There are two main reasons why I do not believe that the phrase Water and Spirit can refer to baptism, and why I support the Reformed Baptist position. Firstly, if baptism is intended by this phrase then that ordinance is absolutely necessary for salvation. ‘Unless one is born of water and the Spirit, he cannot enter the kingdom of God’. On that basis, the thief on the cross is damned; likewise such groups as the Quakers and the Salvation Army, who do not practise water baptism, are, every single one of them, utterly lost. Yet there is no other Bible text that teaches this. On the contrary, two verses (1Peter 1:23; James 1:18) ascribe the New Birth not to baptism, but to the Word. Moreover Paul (1Cor. 1:17) wrote that, ‘Christ did not send me to baptize, but to preach the gospel’, a strange thing to say if baptism is so very necessary to salvation.
Secondly, I cannot believe that our Lord would be reinforcing what is the chief error of Pharisaism; the idea that outward purification can bring about inward cleansing. Pharisees like Nicodemus spent all their time in ritual washings and cleansings (Mark 7:3-4). Is it really likely that the Lord Jesus would be saying to him, “What you need, Nicodemus, more than anything else, is another ritual washing”? If that was our Lord’s meaning, then why was Nicodemus so dumbfounded by it? More ceremonial, outward cleansings would have been right up his street, water off a duck’s back in more ways than one! No, Nicodemus’ problem was not on the outside but the inside. “For from within, out of the heart of men, proceed evil thoughts, adulteries, fornications, murders, thefts, covetousness, wickedness, deceit, licentiousness, an evil eye, blasphemy, pride, foolishness” Mark 7:21f). Can an external washing purify a man from inward sin and depravity? Of course not! “Woe to you, scribes and Pharisees, hypocrites! For you cleanse the outside of the cup and dish, but inside they are full of extortion and self-indulgence. Blind Pharisee, first cleanse the inside of the cup and dish, that the outside of them may be clean also. …….. For you are like whitewashed tombs which indeed appear beautiful outwardly, but inside are full of dead men’s bones and all uncleanness. Even so you also outwardly appear righteous to men, but inside you are full of hypocrisy and lawlessness” (Matt. 23:25ff). In the Shakespeare play, Lady Macbeth cries out, “Will these hands ne’er be cleansed?” No matter how many times she washed them, the blood of her sin still seemed to stain her hands. No outward washing could make her inwardly clean. The cleansing she needed would have had to deal with her guilt within.
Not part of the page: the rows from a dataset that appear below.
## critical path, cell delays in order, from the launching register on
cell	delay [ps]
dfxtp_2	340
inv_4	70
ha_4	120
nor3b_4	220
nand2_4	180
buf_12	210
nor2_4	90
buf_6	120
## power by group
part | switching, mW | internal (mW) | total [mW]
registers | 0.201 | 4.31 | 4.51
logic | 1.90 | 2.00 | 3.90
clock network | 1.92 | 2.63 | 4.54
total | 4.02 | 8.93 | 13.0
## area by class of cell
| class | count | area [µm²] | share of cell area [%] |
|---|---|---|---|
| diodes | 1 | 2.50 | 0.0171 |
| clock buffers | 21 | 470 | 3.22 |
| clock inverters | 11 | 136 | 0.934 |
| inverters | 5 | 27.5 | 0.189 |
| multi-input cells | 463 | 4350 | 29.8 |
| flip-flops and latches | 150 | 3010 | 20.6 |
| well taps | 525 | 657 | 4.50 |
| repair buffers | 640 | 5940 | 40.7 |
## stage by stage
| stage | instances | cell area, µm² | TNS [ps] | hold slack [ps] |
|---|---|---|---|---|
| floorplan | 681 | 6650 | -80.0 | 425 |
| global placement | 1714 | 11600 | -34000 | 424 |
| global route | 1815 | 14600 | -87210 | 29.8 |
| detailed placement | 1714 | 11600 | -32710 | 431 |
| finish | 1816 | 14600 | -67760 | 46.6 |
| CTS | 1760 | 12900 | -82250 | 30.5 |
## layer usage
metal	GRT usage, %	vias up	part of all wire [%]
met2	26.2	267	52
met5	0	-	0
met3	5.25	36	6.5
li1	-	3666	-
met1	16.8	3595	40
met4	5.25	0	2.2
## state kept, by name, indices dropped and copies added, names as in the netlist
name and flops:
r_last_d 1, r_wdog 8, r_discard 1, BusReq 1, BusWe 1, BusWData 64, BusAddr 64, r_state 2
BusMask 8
==> src/rtl/if_stage.sv <==
// Instruction fetch: PC, BOOT/RUN/HALT control and IF/ID capture; imem_addr is combinational from pc.
// Stall holds PC and IF/ID; a redirect overrides stall and costs one bubble.
module if_stage
    import mips_pkg::*;
#(
    parameter logic [31:0] RESET_PC   = RESET_PC_DEFAULT,
    parameter int          IMEM_BYTES = 65536,
    parameter logic [31:0] NOP_WORD   = NOP_INSTR
) (
    input  logic        clk,
    input  logic        rst_n,
    input  logic        stall,
    input  logic        redirect_valid,
    input  logic [31:0] redirect_target,
    input  logic        halt_req,
    output logic [31:0] imem_addr,
    input  logic [31:0] imem_data,
    output logic [31:0] ifid_instr,
    output logic [31:0] ifid_pc_plus4,
    output logic        ifid_valid,
    output logic        fetch_fault,
    output logic [31:0] fetch_count
);

    localparam logic [31:0] PC_MAX = 32'(IMEM_BYTES - 4);

    fetch_state_t state;
    logic [31:0]  pc;
    logic [31:0]  pc_plus4;
    logic [31:0]  count;
    logic         fault;
    logic         out_of_range;
    logic         flush;
    logic         hold;
    ifid_t        ifid_d;
    ifid_t        ifid_q;

    assign pc_plus4     = pc + 32'd4;
    assign out_of_range = (pc > PC_MAX);

    // Outside RUN the register only ever takes bubbles.
    always_comb begin
        flush = 1'b1;
        hold  = 1'b0;
        if (state == RUN) begin
            if (redirect_valid) begin
                flush = 1'b1;
            end else if (stall) begin
                flush = 1'b0;
                hold  = 1'b1;
            end else begin
                flush = out_of_range;
            end
        end
    end

    always_ff @(posedge clk) begin
        if (!rst_n) begin
            state <= BOOT;
            pc    <= RESET_PC;
            fault <= 1'b0;
            count <= 32'h0;
        end else begin
            case (state)
                BOOT: state <= RUN;
                RUN: begin
                    if (redirect_valid) begin
                        pc <= {redirect_target[31:2], 2'b00};
                        if (redirect_target[1:0] != 2'b00) fault <= 1'b1;
                    end else if (!stall) begin
                        if (out_of_range) begin
                            fault <= 1'b1;
                            state <= HALT;
                        end else begin
                            pc    <= pc_plus4;
                            count <= count + 32'd1;
                            if (halt_req) state <= HALT;
                        end
                    end
                end
                HALT:    state <= HALT;
                default: state <= BOOT;
            endcase
        end
    end

    assign ifid_d.instr    = imem_data;
    assign ifid_d.pc_plus4 = pc_plus4;
    assign ifid_d.valid    = 1'b1;

    ifid_reg #(.NOP_WORD(NOP_WORD)) u_ifid (
        .clk   (clk),
        .rst_n (rst_n),
        .hold  (hold),
        .flush (flush),
        .d     (ifid_d),
        .q     (ifid_q)
    );

    assign imem_addr     = pc;
    assign ifid_instr    = ifid_q.instr;
    assign ifid_pc_plus4 = ifid_q.pc_plus4;
    assign ifid_valid    = ifid_q.valid;
    assign fetch_fault   = fault;
    assign fetch_count   = count;

endmodule
==> config.mk <==
export PLATFORM = sky130hd
export DESIGN_NAME = btb_assoc
export DESIGN_NICKNAME = d
export VERILOG_FILES = /design/src/rtl/btb_assoc_pkg.sv /design/src/rtl/btb_lru_select.sv /design/src/rtl/btb_assoc.sv
export SDC_FILE = /design/constraint.sdc
export NUM_CORES = 2
export LEC_CHECK = 0
export BUFFER_PORTS_ARGS = -buffer_cell sky130_fd_sc_hd__clkbuf_2
export CAP_MARGIN = 20
export CORE_MARGIN = 4
export CORE_UTILIZATION = 65
export CTS_BUF_LIST = sky130_fd_sc_hd__clkbuf_8
export CTS_CLUSTER_DIAMETER = 120
export DETAILED_ROUTE_END_ITERATION = 6
export PLACE_DENSITY = 0.89
export SYNTH_ARGS = -nofsm -noshare
export SYNTH_HDL_FRONTEND = slang
export SYNTH_SLANG_ARGS = --single-unit
==> constraint.sdc <==
create_clock -name clk -period 6.5 [get_ports clk]
set_input_delay 1.3 -clock clk [delete_from_list [all_inputs] [get_ports clk]]
set_output_delay 1.3 -clock clk [all_outputs]
set_load 0.1 [all_outputs]
==> src/rtl/btb_assoc_pkg.sv <==
// Shared types and constants for the set-associative branch target buffer.
// Statistic ports and counters exist only when BTB_STATS_EN is defined.
package btb_assoc_pkg;

  localparam int unsigned STAT_W = 32;

  typedef enum logic [0:0] {
    BTB_IDLE  = 1'b0,
    BTB_SWEEP = 1'b1
  } btb_state_e;

  // Counter value written on allocation: MSB set, rest clear (weakly taken).
  function automatic int unsigned ctr_weak_taken(input int unsigned ctr_w);
    return 32'(1) << (ctr_w - 1);
  endfunction

endpackage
So if 'water and Spirit' does not mean baptism, what does it mean?
‘Jesus answered and said to him, “Are you the teacher of Israel, and do you not know these things?”’ (John 3:10). What our Lord is saying is that if Nicodemus was such a great Old Testament teacher, he would know what He was talking about instead of being so totally confused and dumbfounded. Therefore there must be some reference in the Hebrew Scriptures to the New Birth and to Water and Spirit which would have helped Nicodemus to understand; otherwise our Lord’s rebuke would have been unfair. With this in mind let us consider the following verses:-
‘For I will take you from among the nations, gather you out of all countries, and bring you into your own land. Then I will sprinkle clean water on you, and you shall be clean; I will cleanse you from all your filthiness and from your idols. I will give you a new heart and put a new spirit within you; I will take your heart of stone out of your flesh and give you a heart of flesh. I will put My Spirit within you and cause you to walk in My statutes, and you will keep My judgments and do them’ (Ezek 36:24ff).
“Behold, You desire truth in the inward parts, and in the hidden part You will make me to know wisdom. Purge [N.I.V., ‘cleanse’] me with hyssop and I shall be clean; wash me and I shall be whiter than snow ……..Hide Your face from my sins, and blot out my iniquities. Create in me a clean heart, O God, and renew a steadfast spirit within me (Psalm 51:6,7,9,10).
Here, in these two texts, we surely get a preview of the work of God, the Holy Spirit, in the New Birth. It is a two-fold work of water and Spirit: an inward cleansing from sin and idolatry, and a renewal of the heart and spirit for future obedience. That it is a spiritual cleansing rather than baptism that is meant in these passages is indicated by the mention of hyssop in Psalm 51. This is not some ancient Hebrew soap, as I first thought when I read the Psalm as a very young Christian, but rather the sprig of a plant. On the day of the Passover, the Israelites were instructed (Exod.12:22) to dip the hyssop in the blood of the slain Passover lamb and sprinkle it on the lintel and the doorposts of their houses. Therefore, to be cleansed with hyssop is to be washed in the blood of the Lamb (Heb.9:11ff; Rev. 7:14). No outward ablution could ever cleanse us from moral ‘filthiness and idolatry’. We need a cleansing which works from within.